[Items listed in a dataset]
= Beginning of Section =
This design comes from an exercise in tuning for small area, a short achievable clock period and few clock cycles on the open sky130 flow, not from production work. Where RTL was checked, it was by simulation tests only, not by an equivalence proof against the original.

== run D ==
==> flow/design.v <==
`timescale 1 ns / 1 ps
module Sobel (
    input         ap_clk,
    input         ap_rst,
    input         ap_start,
    output        ap_done,
    output        ap_idle,
    output        ap_ready,
    input  [31:0] p_src_mat_rows_read,
    input  [31:0] p_src_mat_cols_read,
    output [11:0] p_src_mat_data_V_address0,
    output        p_src_mat_data_V_ce0,
    input  [7:0]  p_src_mat_data_V_q0,
    output [11:0] p_dst_matx_data_V_address0,
    output        p_dst_matx_data_V_ce0,
    output        p_dst_matx_data_V_we0,
    output [7:0]  p_dst_matx_data_V_d0,
    output [11:0] p_dst_maty_data_V_address0,
    output        p_dst_maty_data_V_ce0,
    output        p_dst_maty_data_V_we0,
    output [7:0]  p_dst_maty_data_V_d0
);
localparam H  = 16;            
localparam PW = (H <= 14) ? 4 : (H <= 30) ? 5 : 6;   
localparam LH = (H < 16) ? 3 : (H < 32) ? 4 : 5;   
localparam XL = H - (1 << LH) + 1;   
localparam NS = LH + 1;
wire [12:0] R_in = p_src_mat_rows_read[12:0];
wire [6:0]  C_in = p_src_mat_cols_read[6:0];
reg          busy;             
reg          run;              
reg  [5:0]   cm1;              
reg  [6:0]   cc;               
reg  [12:0]  rem;              
reg          nfull;            
reg          nlast;            
reg  [PW-1:0] nvlen;           
reg          last;             
reg  [PW-1:0] vlen;            
reg  [PW-1:0] p;               
reg          colend;           
reg          cn;               
reg          r1;               
reg  [5:0]   cr;               
reg          lastcol;          
reg          col0, col1;       
reg          c1;               
reg          k_row, k_col, k_new;   
reg          k_ci;             
reg          flush;            
reg          ovl;              
reg          s0;               
reg          t0;               
reg  [11:0]  rd;               
reg  [11:0]  cb;               
reg          rdce;
wire accept  = !busy && ap_start;
wire st_new  = colend && (flush ? !last : (lastcol && !last && nfull));   
wire st_fl   = colend && !flush && lastcol && (last || !nfull);            
wire st_col  = colend && !flush && !lastcol;                               
wire st_end  = colend && flush && last;
wire ext     = flush && last && !r1;
wire [11:0] rd_row = rd + {5'd0, cc};
wire [11:0] rd_col = cb + 1'b1;
wire [11:0] rd_str = rd + ~{5'd0, cm1, 1'b1} + k_ci;
wire [11:0] rd_n   = ({12{k_row}} & rd_row) | ({12{k_col}} & rd_col) | ({12{k_new}} & rd_str);
wire         n_run    = run && !st_end;
wire         n_flush  = st_fl ? 1'b1 : st_new ? 1'b0 : flush;
wire         n_last   = st_new ? nlast : last;
wire [PW-1:0] n_p     = colend ? {PW{1'b0}} : p + 1'b1;
wire         n_colend = !colend && (p == vlen);
wire         n_cn     = !colend && !cn && (p == vlen);
wire         n_kcol   = n_colend && !flush && (!lastcol || last || !nfull);
wire         n_knew   = n_colend && (flush ? !last : (lastcol && !last && nfull));
always @(posedge ap_clk) begin
    if (ap_rst) begin
        busy <= 1'b0;
        run  <= 1'b0;
        rdce <= 1'b0;
        k_row <= 1'b0;
        k_col <= 1'b0;
        k_new <= 1'b0;
    end else if (accept) begin
        busy <= 1'b1;
        run  <= 1'b1;
        rdce <= 1'b1;
        k_row <= 1'b1;
        k_col <= 1'b0;
        k_new <= 1'b0;
    end else begin
        k_row <= n_run && !(ext ? cn : n_colend);
        k_col <= n_run && n_kcol;
        k_new <= n_run && n_knew;
        if (ap_done) busy <= 1'b0;
        run  <= n_run;
        rdce <= n_run && !n_flush && !(r1 && n_colend);
    end
end
always @(posedge ap_clk) begin
    nfull <= (rem >= 2*H + 2);
    nlast <= (rem <= 2*H + 2);
    nvlen <= (rem <= 2*H + 2) ? rem[PW-1:0] - (H + 2) : H;
    if (accept) begin
        cm1    <= C_in[5:0] - 1'b1;
        rem    <= R_in;
        last   <= (R_in <= H + 2);
        vlen   <= (R_in <= H + 2) ? ((R_in == 13'd1) ? {PW{1'b0}} : R_in[PW-1:0] - 2'd2) : H;
        r1     <= (R_in == 13'd1);
        cn     <= 1'b0;
        p      <= 0;
        colend <= 1'b0;
        flush  <= 1'b0;
        ovl    <= 1'b0;
        s0     <= 1'b1;
        t0     <= 1'b1;
        cb     <= 12'd0;
        cc     <= C_in;
        cr     <= C_in[5:0] - 1'b1;
        lastcol <= (C_in[5:0] == 6'd1);
        c1     <= (C_in[5:0] == 6'd1);
        col0   <= 1'b1;
        col1   <= 1'b0;
        k_ci   <= 1'b1;
    end else begin
        k_ci   <= !(n_knew && flush);
        p      <= n_p;
        colend <= ext ? cn : n_colend;
        cn     <= n_cn;
        flush  <= n_flush;
        last   <= n_last;
        if (k_col) cb <= rd_col;
        if (k_new) cb <= rd_str;
        if (st_new) begin
            rem  <= rem - H;
            vlen <= nvlen;
            s0   <= 1'b0;
            cr   <= cm1;
            lastcol <= c1;
            col0 <= 1'b1;
            col1 <= 1'b0;
            ovl  <= !flush;
            t0   <= s0;
        end
        if (st_fl || st_col) begin
            cr   <= cr - 1'b1;
            lastcol <= (cr == 6'd1);
            col0 <= 1'b0;
            col1 <= col0;
            ovl  <= 1'b0;
            t0   <= s0;
        end
    end
end
always @(posedge ap_clk) rd <= rd_n;
assign p_src_mat_data_V_address0 = rd;
assign p_src_mat_data_V_ce0      = rdce;
wire m_bot    = last && !r1 && ((p == 0 && !col0 && !col1) || (flush && colend));
wire m_valid  = run && (((!col0 || ovl) && ((p >= 2) || (p == 1 && t0))) || m_bot);
wire m_top    = t0 && (p == 1);
wire m_left   = ovl ? c1 : col1;
wire m_last   = run && st_end;
wire m_fcol   = t0 ? (p == 1) : (p == 2);
wire m_fstrip = m_left && !t0;
wire m_first  = m_left && t0 && (p == 1);    
reg m1_bot, m2_bot, m3_bot;
reg m1_valid, m1_top, m1_left, m1_right, m1_last, m1_fcol, m1_fstrip, m1_first;
reg m2_valid, m2_right, m2_last, m2_fcol, m2_fstrip, m2_first;
reg m3_valid, m3_right, m3_last;
reg w_row, w_col, w_str, w_hold, w_keep;
reg ce_d1;
always @(posedge ap_clk) begin
    if (ap_rst) begin
        m1_valid <= 1'b0; m1_last <= 1'b0;
        m2_valid <= 1'b0; m2_last <= 1'b0;
        m3_valid <= 1'b0; m3_last <= 1'b0;
        ce_d1 <= 1'b0;
    end else begin
        m1_valid <= m_valid;  m1_last <= m_last;
        m2_valid <= m1_valid; m2_last <= m1_last;
        m3_valid <= m2_valid; m3_last <= m2_last;
        ce_d1 <= rdce;
    end
end
always @(posedge ap_clk) begin
    m1_bot <= m_bot; m2_bot <= m1_bot;
    m1_top <= m_top; m1_left <= m_left; m1_right <= ovl; m1_fcol <= m_fcol; m1_fstrip <= m_fstrip; m1_first <= m_first;
    m2_right <= m1_right; m2_fcol <= m1_fcol; m2_fstrip <= m1_fstrip; m2_first <= m1_first;
    m3_right <= m2_right; m3_bot <= m2_bot;
    w_row  <= m2_valid && !m2_fcol;
    w_col  <= m2_valid && m2_fcol && !m2_fstrip && !m2_first;
    w_str  <= m2_valid && m2_fcol && m2_fstrip;
    w_hold <= !m2_valid;
    w_keep <= !(m2_valid && m2_fcol);
end
reg  [NS-1:0] sen;
always @(posedge ap_clk) begin
    if (vlen >= (1 << LH)) sen <= {1'b1, vlen[LH-1:0] - XL[LH-1:0]};
    else                   sen <= {1'b0, vlen[LH-1:0]};
end
reg [7:0] e0, e1, e2, f0, f1, f2, g0, g1, g2;
reg [7:0] e0m, g0m;
reg [8*H-1:0] va, vb;
wire [7:0] ca [0:NS];
wire [7:0] cv [0:NS];
assign ca[0] = e1;
assign cv[0] = f1;
genvar gi, gj;
generate
    for (gi = 0; gi < NS; gi = gi + 1) begin : seg
        localparam integer LEN  = (gi < LH) ? (1 << gi) : XL;
        localparam integer BASE = (gi < LH) ? ((1 << gi) - 1) : ((1 << LH) - 1);
        always @(posedge ap_clk) begin
            va[8*BASE +: 8] <= ca[gi];
            vb[8*BASE +: 8] <= cv[gi];
        end
        for (gj = 1; gj < LEN; gj = gj + 1) begin : st
            always @(posedge ap_clk) begin
                va[8*(BASE+gj) +: 8] <= va[8*(BASE+gj-1) +: 8];
                vb[8*(BASE+gj) +: 8] <= vb[8*(BASE+gj-1) +: 8];
            end
        end
        assign ca[gi+1] = sen[gi] ? va[8*(BASE+LEN-1) +: 8] : ca[gi];
        assign cv[gi+1] = sen[gi] ? vb[8*(BASE+LEN-1) +: 8] : cv[gi];
    end
endgenerate
always @(posedge ap_clk) begin
    e0 <= ce_d1 ? p_src_mat_data_V_q0 : 8'd0;
    e0m <= (ce_d1 && !m1_bot && !m1_right) ? p_src_mat_data_V_q0 : 8'd0;
    g0m <= (m1_left || m1_bot) ? 8'd0 : cv[NS];
    e1 <= e0;
    e2 <= (m1_top || m1_right) ? 8'd0 : e1;
    f0 <= ca[NS];
    f1 <= f0;
    f2 <= m1_top ? 8'd0 : f1;
    g0 <= m1_left ? 8'd0 : cv[NS];
    g1 <= g0;
    g2 <= m1_top ? 8'd0 : g1;
end
reg [9:0] sxp, sxm, syp, sym;
always @(posedge ap_clk) begin
    sxp <= {2'd0, e2} + {1'd0, e1, 1'b0} + {2'd0, e0m};
    sxm <= {2'd0, g2} + {1'd0, g1, 1'b0} + {2'd0, g0m};
    syp <= {2'd0, g0} + {1'd0, f0, 1'b0} + {2'd0, e0m};
    sym <= {2'd0, g2} + {1'd0, f2, 1'b0} + {2'd0, e2};
end
wire [10:0] gx = {1'b0, sxp} - {1'b0, sxm};
wire [10:0] gy = {1'b0, syp} - {1'b0, sym};
wire [7:0] cx = (gx[10] || m3_right) ? 8'd0 : (|gx[9:8]) ? 8'd255 : gx[7:0];
wire [7:0] cy = (gy[10] || m3_bot) ? 8'd0 : (|gy[9:8]) ? 8'd255 : gy[7:0];
reg [7:0]  ox, oy;
reg [11:0] oa, wcb;
reg        owe, odone;
wire [11:0] oa_row = oa + {5'd0, cc};
wire [11:0] oa_str = oa + 1'b1;
wire [11:0] oa_col = wcb + 1'b1;
wire [11:0] oa_n = ({12{w_row}} & oa_row) | ({12{w_col}} & oa_col) | ({12{w_str}} & oa_str) | ({12{w_hold}} & oa);
wire [11:0] wcb_n = ({12{w_col}} & oa_col) | ({12{w_str}} & oa_str) | ({12{w_keep}} & wcb);
always @(posedge ap_clk) begin
    ox <= cx;
    oy <= cy;
    wcb <= wcb_n;
    oa  <= oa_n;
end
always @(posedge ap_clk) begin
    if (ap_rst) begin
        owe   <= 1'b0;
        odone <= 1'b0;
    end else begin
        owe   <= m3_valid;
        odone <= m3_last;
    end
end
assign p_dst_matx_data_V_address0 = oa;
assign p_dst_matx_data_V_ce0      = owe;
assign p_dst_matx_data_V_we0      = owe;
assign p_dst_matx_data_V_d0       = ox;
assign p_dst_maty_data_V_address0 = oa;
assign p_dst_maty_data_V_ce0      = owe;
assign p_dst_maty_data_V_we0      = owe;
assign p_dst_maty_data_V_d0       = oy;
assign ap_done  = odone;
assign ap_ready = odone;
assign ap_idle  = !busy && !ap_start;
endmodule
= End of Section =
Directions for this task: Within the records above, determine the number of lines that hold the word "nfull" and return only that value.

Solution to the problem: 6